*** Information ***

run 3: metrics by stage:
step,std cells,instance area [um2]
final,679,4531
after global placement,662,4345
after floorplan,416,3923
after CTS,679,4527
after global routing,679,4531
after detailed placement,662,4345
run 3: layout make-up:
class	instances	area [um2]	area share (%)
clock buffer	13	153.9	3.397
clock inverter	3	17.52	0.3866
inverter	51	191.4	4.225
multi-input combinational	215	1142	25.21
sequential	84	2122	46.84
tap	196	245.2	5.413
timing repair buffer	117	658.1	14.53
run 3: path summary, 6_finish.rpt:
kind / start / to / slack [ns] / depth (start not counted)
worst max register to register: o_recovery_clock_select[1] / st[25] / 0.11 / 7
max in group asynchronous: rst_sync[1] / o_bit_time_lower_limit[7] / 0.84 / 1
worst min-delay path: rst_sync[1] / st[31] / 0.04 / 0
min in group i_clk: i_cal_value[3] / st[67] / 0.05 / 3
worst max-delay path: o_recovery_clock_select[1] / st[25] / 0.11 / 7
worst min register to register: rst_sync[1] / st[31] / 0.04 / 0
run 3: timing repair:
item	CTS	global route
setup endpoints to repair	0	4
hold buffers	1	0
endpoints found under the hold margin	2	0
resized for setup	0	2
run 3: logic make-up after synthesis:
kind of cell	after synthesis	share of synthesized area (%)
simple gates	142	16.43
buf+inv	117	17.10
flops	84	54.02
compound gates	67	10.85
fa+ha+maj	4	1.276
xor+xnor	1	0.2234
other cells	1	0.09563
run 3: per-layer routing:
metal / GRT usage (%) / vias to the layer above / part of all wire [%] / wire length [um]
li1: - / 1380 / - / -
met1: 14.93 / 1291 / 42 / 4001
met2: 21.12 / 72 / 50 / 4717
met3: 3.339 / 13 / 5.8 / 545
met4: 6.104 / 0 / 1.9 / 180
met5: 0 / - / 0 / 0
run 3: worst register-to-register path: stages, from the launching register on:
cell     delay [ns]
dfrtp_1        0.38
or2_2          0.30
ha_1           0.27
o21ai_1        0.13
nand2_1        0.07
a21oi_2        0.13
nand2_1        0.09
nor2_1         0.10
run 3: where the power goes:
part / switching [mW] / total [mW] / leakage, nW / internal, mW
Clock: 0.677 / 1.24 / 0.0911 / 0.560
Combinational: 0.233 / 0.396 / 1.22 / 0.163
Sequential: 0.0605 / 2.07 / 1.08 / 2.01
`src/design/gpio_ef_map.svh`:
```
// Register offsets, field positions, reset values, a write mask and the 16-bit width code.
//
// Behaviour
// Direction bit one tristates the pin driver.
// Direction bit zero drives pin from latch.
// Latch register read returns latch, not pins.
// Pin register reads pins, write loads latch.
// Fifth port is I/O only with bus disabled.
// Bus mode carries upper address/data byte.
// Fifth port defaults to bus after reset.
// Schmitt input in I/O, TTL in bus.
// Multiplexed in 16-bit, address-only 8-bit large.
// Sixth bits 0-2 analog, default analog.
// Sixth bits 3,5 carry I/O and chip select.
// Sixth bit 4 chip select b or A16.
// Software clears range registers for I/O use.
// Small variant bit 4 needs disable and boot RAM.
// Bits 6,7 byte selects only when width 01.
// Sixth bits 3-7 default to bus signals; the code starts only bit 5 (and bit 4 on the small variant) as a bus pin.
// Range register b write needs both lock keys.
// Alternate functions override without touching registers.
// Register writes reach pins next clock edge.
`ifndef GPIO_EF_MAP_SVH
`define GPIO_EF_MAP_SVH

`define OFS_E_DIR 4'h0
`define OFS_E_PINS 4'h1
`define OFS_E_LATCH 4'h2
`define OFS_F_DIR 4'h3
`define OFS_F_PINS 4'h4
`define OFS_F_LATCH 4'h5
`define OFS_MEM_CTRL 4'h6
`define OFS_LOCK_CTRL 4'h7
`define OFS_RANGE_B 4'h8
`define OFS_RANGE_IO 4'h9
`define OFS_ANALOG_SEL 4'ha

`define RST_DIR 8'hff
`define RST_LATCH 8'h00
`define RST_MEM_CTRL 8'h00
`define RST_ANALOG_SEL 3'h7
`define MEM_CTRL_MASK 8'hf3
`define BIT_BUS_DISABLE 7
`define BIT_KEY_HIGH 1
`define BIT_KEY_LOW 0
`define WIDTH_MODE_16 2'h1

`endif

```
`src/design/gpio_ef_pkg.sv`:
```
// Types shared by the port block.
package gpio_ef_pkg;
    typedef enum logic [1:0] {
        LOCK_CLOSED = 2'b01,
        LOCK_OPEN = 2'b10
    } lock_state_type;
endpackage

```
`src/design/bus_shared_gpio_ports_e_f.sv`:
```
// Two shared general-purpose ports with their register file.
`include "gpio_ef_map.svh"

module bus_shared_gpio_ports_e_f
    import gpio_ef_pkg::*;
#(
    parameter bit LARGE_VARIANT = 1'b1
)
(
    input wire logic ref_clk,
    input wire logic rst,
    input wire logic [3:0] reg_addr,
    input wire logic [7:0] reg_wdata,
    input wire logic reg_wr,
    input wire logic reg_rd,
    output logic [7:0] reg_rdata,
    input wire logic boot_ram_exec,
    input wire logic [7:0] e_pin_in,
    output logic [7:0] e_pin_out,
    output logic [7:0] e_pin_oe_n,
    output logic e_schmitt_sel,
    input wire logic [7:0] bus_hi_out,
    input wire logic bus_hi_drive,
    input wire logic demux_bus,
    output logic [7:0] bus_hi_in,
    input wire logic [7:0] f_pin_in,
    output logic [7:0] f_pin_out,
    output logic [7:0] f_pin_oe_n,
    output logic [2:0] f_analog_en,
    input wire logic io_chip_select_n,
    input wire logic chip_select_a_n,
    input wire logic chip_select_b_n,
    input wire logic addr16,
    input wire logic upper_byte_select_n,
    input wire logic lower_byte_select_n
);

    ////////////////////////////////////////////////////////////////////////
    // Pin synchronisers.
    logic [7:0] e_s1_q, e_s2_q, f_s1_q, f_s2_q;
    logic [7:0] e_s1_d, e_s2_d, f_s1_d, f_s2_d;

    always_comb
    begin
        e_s1_d = e_pin_in;
        e_s2_d = e_s1_q;
        f_s1_d = f_pin_in;
        f_s2_d = f_s1_q;
    end

    always_ff @(posedge ref_clk)
    begin
        if (rst)
        begin
            e_s1_q <= 8'h00;
            e_s2_q <= 8'h00;
            f_s1_q <= 8'h00;
            f_s2_q <= 8'h00;
        end
        else
        begin
            e_s1_q <= e_s1_d;
            e_s2_q <= e_s2_d;
            f_s1_q <= f_s1_d;
            f_s2_q <= f_s2_d;
        end
    end

    ////////////////////////////////////////////////////////////////////////
    // Register file.
    logic [7:0] e_dir_q, e_dir_d, e_lat_q, e_lat_d;
    logic [7:0] f_dir_q, f_dir_d, f_lat_q, f_lat_d;
    logic [7:0] mem_q, mem_d, rng_b_q, rng_b_d, rng_io_q, rng_io_d;
    logic [2:0] an_q, an_d;
    logic [1:0] keys_q, keys_d;
    lock_state_type lock_q, lock_d;
    logic [7:0] rdata_q, rdata_d;

    function automatic logic hit(input logic [3:0] a, input logic [3:0] o);
        hit = (a == o);
    endfunction

    logic wr_e_lat, wr_f_lat;
    assign wr_e_lat = reg_wr && (hit(reg_addr, `OFS_E_PINS) ||
                                 hit(reg_addr, `OFS_E_LATCH));
    assign wr_f_lat = reg_wr && (hit(reg_addr, `OFS_F_PINS) ||
                                 hit(reg_addr, `OFS_F_LATCH));

    always_comb
    begin
        e_dir_d = e_dir_q;
        e_lat_d = e_lat_q;
        f_dir_d = f_dir_q;
        f_lat_d = f_lat_q;
        mem_d = mem_q;
        rng_b_d = rng_b_q;
        rng_io_d = rng_io_q;
        an_d = an_q;
        keys_d = keys_q;
        lock_d = lock_q;
        if (wr_e_lat)
            e_lat_d = reg_wdata;
        if (wr_f_lat)
            f_lat_d = reg_wdata;
        if (reg_wr)
        begin
            case (reg_addr)
                `OFS_E_DIR: e_dir_d = reg_wdata;
                `OFS_F_DIR: f_dir_d = reg_wdata;
                `OFS_MEM_CTRL: mem_d = reg_wdata & `MEM_CTRL_MASK;
                `OFS_RANGE_IO: rng_io_d = reg_wdata;
                `OFS_ANALOG_SEL: an_d = reg_wdata[2:0];
                default: ;
            endcase
        end
        case (lock_q)
            LOCK_CLOSED:
            begin
                if (reg_wr && hit(reg_addr, `OFS_LOCK_CTRL))
                begin
                    keys_d = keys_q | {reg_wdata[`BIT_KEY_HIGH],
                                       reg_wdata[`BIT_KEY_LOW]};
                    if (keys_d == 2'h3)
                        lock_d = LOCK_OPEN;
                end
            end
            LOCK_OPEN:
            begin
                if (reg_wr && hit(reg_addr, `OFS_RANGE_B))
                begin
                    rng_b_d = reg_wdata;
                    keys_d = 2'h0;
                    lock_d = LOCK_CLOSED;
                end
            end
            default:
            begin
                keys_d = 2'h0;
                lock_d = LOCK_CLOSED;
            end
        endcase
    end

    always_comb
    begin
        case (reg_addr)
            `OFS_E_DIR: rdata_d = e_dir_q;
            `OFS_E_PINS: rdata_d = e_s2_q;
            `OFS_E_LATCH: rdata_d = e_lat_q;
            `OFS_F_DIR: rdata_d = f_dir_q;
            `OFS_F_PINS: rdata_d = f_s2_q;
            `OFS_F_LATCH: rdata_d = f_lat_q;
            `OFS_MEM_CTRL: rdata_d = mem_q;
            `OFS_LOCK_CTRL: rdata_d = {6'h00, keys_q};
            `OFS_RANGE_B: rdata_d = rng_b_q;
            `OFS_RANGE_IO: rdata_d = rng_io_q;
            `OFS_ANALOG_SEL: rdata_d = {5'h00, an_q};
            default: rdata_d = 8'h00;
        endcase
        if (!reg_rd)
            rdata_d = 8'h00;
    end

    always_ff @(posedge ref_clk)
    begin
        if (rst)
        begin
            e_dir_q <= `RST_DIR;
            e_lat_q <= `RST_LATCH;
            f_dir_q <= `RST_DIR;
            f_lat_q <= `RST_LATCH;
            mem_q <= `RST_MEM_CTRL;
            rng_b_q <= 8'h00;
            rng_io_q <= 8'h00;
            an_q <= `RST_ANALOG_SEL;
            keys_q <= 2'h0;
            lock_q <= LOCK_CLOSED;
            rdata_q <= 8'h00;
        end
        else
        begin
            e_dir_q <= e_dir_d;
            e_lat_q <= e_lat_d;
            f_dir_q <= f_dir_d;
            f_lat_q <= f_lat_d;
            mem_q <= mem_d;
            rng_b_q <= rng_b_d;
            rng_io_q <= rng_io_d;
            an_q <= an_d;
            keys_q <= keys_d;
            lock_q <= lock_d;
            rdata_q <= rdata_d;
        end
    end

    assign reg_rdata = rdata_q;

    ////////////////////////////////////////////////////////////////////////
    // Pin ownership and drivers, all registered.
    logic bus_dis;
    logic [7:0] f_alt, f_alt_out, f_alt_oe_n;
    logic [7:0] e_out_d, e_oe_d, f_out_d, f_oe_d, bus_in_d;
    logic [7:0] e_out_q, e_oe_q, f_out_q, f_oe_q, bus_in_q;
    logic [2:0] an_en_q;
    logic schmitt_q;

    assign bus_dis = mem_q[`BIT_BUS_DISABLE];

    always_comb
    begin
        f_alt = 8'h00;
        f_alt[2:0] = an_q;
        f_alt[3] = (rng_io_q != 8'h00);
        f_alt[5] = !bus_dis;
        if (LARGE_VARIANT)
            f_alt[4] = (rng_b_q != 8'h00);
        else
            f_alt[4] = !(bus_dis && boot_ram_exec);
        f_alt[7:6] = {2{mem_q[1:0] == `WIDTH_MODE_16}};
        f_alt_out = {upper_byte_select_n, lower_byte_select_n,
                     chip_select_a_n,
                     (LARGE_VARIANT ? chip_select_b_n : addr16),
                     io_chip_select_n, 3'h0};
        f_alt_oe_n = {5'h00, 3'h7};
    end

    genvar i;
    generate
        for (i = 0; i < 8; i++)
        begin : g_pin
            always_comb
            begin
                if (!bus_dis)
                begin
                    e_out_d[i] = bus_hi_out[i];
                    e_oe_d[i] = !bus_hi_drive;
                end
                else
                begin
                    e_out_d[i] = e_lat_q[i];
                    e_oe_d[i] = e_dir_q[i];
                end
                if (f_alt[i])
                begin
                    f_out_d[i] = f_alt_out[i];
                    f_oe_d[i] = f_alt_oe_n[i];
                end
                else
                begin
                    f_out_d[i] = f_lat_q[i];
                    f_oe_d[i] = f_dir_q[i];
                end
                bus_in_d[i] = bus_dis ? 1'b0 : e_s2_q[i];
            end
        end
    endgenerate

    always_ff @(posedge ref_clk)
    begin
        if (rst)
        begin
            e_out_q <= 8'h00;
            e_oe_q <= 8'hff;
            f_out_q <= 8'h00;
            f_oe_q <= 8'hff;
            bus_in_q <= 8'h00;
            an_en_q <= `RST_ANALOG_SEL;
            schmitt_q <= 1'b0;
        end
        else
        begin
            e_out_q <= e_out_d;
            e_oe_q <= e_oe_d;
            f_out_q <= f_out_d;
            f_oe_q <= f_oe_d;
            bus_in_q <= bus_in_d;
            an_en_q <= an_q;
            schmitt_q <= bus_dis;
        end
    end

    assign e_pin_out = e_out_q;
    assign e_pin_oe_n = e_oe_q;
    assign f_pin_out = f_out_q;
    assign f_pin_oe_n = f_oe_q;
    assign f_analog_en = an_en_q;
    assign e_schmitt_sel = schmitt_q;
    assign bus_hi_in = bus_in_q;
endmodule

```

*** End of Information ***

== Task details ==
Where a line of the material holds the word "layer", copy that line.

== Result for this exercise ==
run 3: per-layer routing:
metal / GRT usage (%) / vias to the layer above / part of all wire [%] / wire length [um]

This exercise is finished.